* [Task statement]
Lines holding the string "full" are the ones to copy; find them all in the data.
━━ Dataset excerpts
[src/rtl/decode_queue_pkg.sv]
// Shared types for the decode queue: opcode constants, decoded-field struct,
// instruction format enum and the stored entry layout.
package decode_queue_pkg;

    localparam int MAX_XLEN = 64;

    localparam logic [6:0] OPC_LOAD     = 7'b0000011;
    localparam logic [6:0] OPC_MISC_MEM = 7'b0001111;
    localparam logic [6:0] OPC_OP_IMM   = 7'b0010011;
    localparam logic [6:0] OPC_AUIPC    = 7'b0010111;
    localparam logic [6:0] OPC_STORE    = 7'b0100011;
    localparam logic [6:0] OPC_OP       = 7'b0110011;
    localparam logic [6:0] OPC_LUI      = 7'b0110111;
    localparam logic [6:0] OPC_BRANCH   = 7'b1100011;
    localparam logic [6:0] OPC_JALR     = 7'b1100111;
    localparam logic [6:0] OPC_JAL      = 7'b1101111;
    localparam logic [6:0] OPC_SYSTEM   = 7'b1110011;

    typedef enum logic [2:0] {
        instr_type_r,
        instr_type_i,
        instr_type_s,
        instr_type_sb,
        instr_type_u,
        instr_type_uj
    } instr_type_t;

    typedef struct packed {
        logic [6:0] opcode;
        logic [4:0] rd;
        logic [2:0] funct3;
        logic [4:0] rs1;
        logic [4:0] rs2;
        logic [6:0] funct7;
    } decoded_instr_t;

    // imm and pc are held at the widest supported XLEN; users slice them down.
    typedef struct packed {
        decoded_instr_t         dec;
        instr_type_t            itype;
        logic [MAX_XLEN-1:0]    imm;
        logic [MAX_XLEN-1:0]    pc;
        logic                   illegal;
    } decoded_entry_t;

endpackage

[src/rtl/decode_queue_instr_decoder.sv]
// Combinational RV32I/Zicsr/fence decoder: raw word in, queue entry out.
// Illegal encodings produce zeroed fields and I format.
module instr_decoder
    import decode_queue_pkg::*;
#(
    parameter int XLEN = 32
) (
    input  logic [31:0]     instr,
    input  logic [XLEN-1:0] pc,
    output decoded_entry_t  entry
);

    logic [6:0]  opcode;
    logic [2:0]  f3;
    logic [6:0]  f7;
    logic [31:0] imm32;
    instr_type_t itype;
    logic        illegal;

    assign opcode = instr[6:0];
    assign f3     = instr[14:12];
    assign f7     = instr[31:25];

    always_comb begin
        itype   = instr_type_i;
        imm32   = {{20{instr[31]}}, instr[31:20]};
        illegal = 1'b0;
        case (opcode)
            OPC_LOAD: illegal = (f3 == 3'b011) || (f3 == 3'b110) || (f3 == 3'b111);
            OPC_MISC_MEM: illegal = 1'b0;
            OPC_OP_IMM: begin
                if (f3 == 3'b001)
                    illegal = (f7 != 7'b0000000);
                else if (f3 == 3'b101)
                    illegal = (f7 != 7'b0000000) && (f7 != 7'b0100000);
            end
            OPC_AUIPC, OPC_LUI: begin
                itype = instr_type_u;
                imm32 = {instr[31:12], 12'b0};
            end
            OPC_STORE: begin
                itype   = instr_type_s;
                imm32   = {{20{instr[31]}}, instr[31:25], instr[11:7]};
                illegal = (f3 > 3'b010);
            end
            OPC_OP: begin
                itype   = instr_type_r;
                imm32   = '0;
                illegal = !((f7 == 7'b0000000) ||
                            ((f7 == 7'b0100000) && ((f3 == 3'b000) || (f3 == 3'b101))));
            end
            OPC_BRANCH: begin
                itype   = instr_type_sb;
                imm32   = {{19{instr[31]}}, instr[31], instr[7], instr[30:25], instr[11:8], 1'b0};
                illegal = (f3 == 3'b010) || (f3 == 3'b011);
            end
            OPC_JALR: illegal = (f3 != 3'b000);
            OPC_JAL: begin
                itype = instr_type_uj;
                imm32 = {{11{instr[31]}}, instr[31], instr[19:12], instr[20], instr[30:21], 1'b0};
            end
            OPC_SYSTEM: begin
                // Only ecall, ebreak and mret are accepted in the funct3=000 space.
                if (f3 == 3'b100)
                    illegal = 1'b1;
                else if (f3 == 3'b000)
                    illegal = !((instr == 32'h0000_0073) || (instr == 32'h0010_0073) ||
                                (instr == 32'h3020_0073));
            end
            default: illegal = 1'b1;
        endcase
        if (instr[1:0] != 2'b11)
            illegal = 1'b1;
    end

    always_comb begin
        entry         = '0;
        entry.pc      = MAX_XLEN'(pc);
        entry.illegal = illegal;
        entry.itype   = instr_type_i;
        if (!illegal) begin
            entry.dec.opcode = opcode;
            entry.dec.rd     = instr[11:7];
            entry.dec.funct3 = f3;
            entry.dec.rs1    = instr[19:15];
            entry.dec.rs2    = instr[24:20];
            entry.dec.funct7 = f7;
            entry.itype      = itype;
            entry.imm        = MAX_XLEN'($signed(imm32));
        end
    end

endmodule

[src/rtl/decode_queue.sv]
// Decoded-instruction FIFO: decodes on push, presents the head entry registered.
// Handshake: a transfer happens on a rising edge where valid & ready & !flush.
module decode_queue
    import decode_queue_pkg::*;
#(
    parameter int DEPTH = 4,
    parameter int XLEN  = 32
) (
    input  logic                     clk,
    input  logic                     rst_n,
    input  logic                     flush,
    input  logic                     in_valid,
    output logic                     in_ready,
    input  logic [31:0]              in_instr,
    input  logic [XLEN-1:0]          in_pc,
    output logic                     out_valid,
    input  logic                     out_ready,
    output decoded_instr_t           out_dec,
    output instr_type_t              out_type,
    output logic [XLEN-1:0]          out_imm,
    output logic [XLEN-1:0]          out_pc,
    output logic                     out_illegal,
    output logic [$clog2(DEPTH):0]   count
);

    localparam int PTR_W = $clog2(DEPTH);
    localparam int CNT_W = PTR_W + 1;

    logic [PTR_W-1:0] wr_ptr;
    logic [PTR_W-1:0] rd_ptr;
    logic [CNT_W-1:0] count_q;
    logic             push;
    logic             pop;
    decoded_entry_t   new_entry;
    decoded_entry_t   head;
    decoded_entry_t   mem [DEPTH];
    logic             unused_head;

    instr_decoder #(.XLEN(XLEN)) u_decoder (
        .instr (in_instr),
        .pc    (in_pc),
        .entry (new_entry)
    );

    assign in_ready  = (count_q < CNT_W'(DEPTH));
    assign out_valid = (count_q != '0);
    assign push      = in_valid & in_ready & ~flush;
    assign pop       = out_valid & out_ready & ~flush;
    assign count     = count_q;

    always_ff @(posedge clk or negedge rst_n) begin
        if (!rst_n) begin
            wr_ptr  <= '0;
            rd_ptr  <= '0;
            count_q <= '0;
        end else if (flush) begin
            wr_ptr  <= '0;
            rd_ptr  <= '0;
            count_q <= '0;
        end else begin
            if (push)
                wr_ptr <= wr_ptr + 1'b1;
            if (pop)
                rd_ptr <= rd_ptr + 1'b1;
            case ({push, pop})
                2'b10:   count_q <= count_q + 1'b1;
                2'b01:   count_q <= count_q - 1'b1;
                default: count_q <= count_q;
            endcase
        end
    end

    // Payload storage carries no reset; out_valid qualifies it.
    always_ff @(posedge clk) begin
        if (push)
            mem[wr_ptr] <= new_entry;
    end

    assign head        = mem[rd_ptr];
    assign out_dec     = head.dec;
    assign out_type    = head.itype;
    assign out_imm     = head.imm[XLEN-1:0];
    assign out_pc      = head.pc[XLEN-1:0];
    assign out_illegal = head.illegal;
    assign unused_head = ^{head.imm, head.pc};

endmodule
===== src/rtl/rising_edge_reader.sv =====
// rtl/rising_edge_reader.sv - FIFO capturing a falling-edge-launched writer on the rising edge; READER_COUNT_EN adds Count
module rising_edge_reader #(
  parameter int WIDTH = 16,
  parameter int DEPTH = 4
) (
  input  logic             CLK,
  input  logic             RST,
  input  logic [WIDTH-1:0] Din,
  input  logic             Din_valid,
  output logic             Din_ready,
  output logic [WIDTH-1:0] Dout,
  output logic             Dout_valid,
  input  logic             Dout_ready
`ifdef READER_COUNT_EN
  ,
  output logic [$clog2(DEPTH):0] Count
`endif
);

  localparam int AW = $clog2(DEPTH);

  logic [WIDTH-1:0] mem [DEPTH];
  logic [AW:0]      wr_ptr;
  logic [AW:0]      rd_ptr;
  logic [AW:0]      wr_ptr_nxt;
  logic [AW:0]      rd_ptr_nxt;
  logic [WIDTH-1:0] head_nxt;
  logic             full;
  logic             empty;
  logic             do_write;
  logic             do_read;

  // Extra pointer MSB distinguishes full from empty when the index bits match.
  assign empty      = (wr_ptr == rd_ptr);
  assign full       = (wr_ptr[AW] != rd_ptr[AW]) && (wr_ptr[AW-1:0] == rd_ptr[AW-1:0]);
  assign Din_ready  = !full && !RST;
  assign Dout_valid = !empty;
  assign do_write   = Din_valid && Din_ready;
  assign do_read    = Dout_valid && Dout_ready && !RST;
  assign wr_ptr_nxt = wr_ptr + {{AW{1'b0}}, do_write};
  assign rd_ptr_nxt = rd_ptr + {{AW{1'b0}}, do_read};

  // Next head word: the word being written when it lands in the head slot, else the stored entry; hold when empty.
  always_comb begin
    head_nxt = Dout;
    if (rd_ptr_nxt != wr_ptr_nxt) begin
      if (do_write && (rd_ptr_nxt[AW-1:0] == wr_ptr[AW-1:0])) begin
        head_nxt = Din;
      end else begin
        head_nxt = mem[rd_ptr_nxt[AW-1:0]];
      end
    end
  end

  // Storage array is written only on accepted words and never cleared.
  always_ff @(posedge CLK) begin
    if (do_write) begin
      mem[wr_ptr[AW-1:0]] <= Din;
    end
  end

  // Pointers and registered head word; reset drops every stored word.
  always_ff @(posedge CLK) begin
    if (RST) begin
      wr_ptr <= '0;
      rd_ptr <= '0;
      Dout   <= '0;
    end else begin
      wr_ptr <= wr_ptr_nxt;
      rd_ptr <= rd_ptr_nxt;
      Dout   <= head_nxt;
    end
  end

`ifdef READER_COUNT_EN
  // Occupancy counter: up on write-only, down on read-only.
  always_ff @(posedge CLK) begin
    if (RST) begin
      Count <= '0;
    end else if (do_write && !do_read) begin
      Count <= Count + {{AW{1'b0}}, 1'b1};
    end else if (do_read && !do_write) begin
      Count <= Count - {{AW{1'b0}}, 1'b1};
    end
  end
`endif

endmodule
━━━━
* [Answer area]
  logic             full;
  // Extra pointer MSB distinguishes full from empty when the index bits match.
  assign full       = (wr_ptr[AW] != rd_ptr[AW]) && (wr_ptr[AW-1:0] == rd_ptr[AW-1:0]);
  assign Din_ready  = !full && !RST;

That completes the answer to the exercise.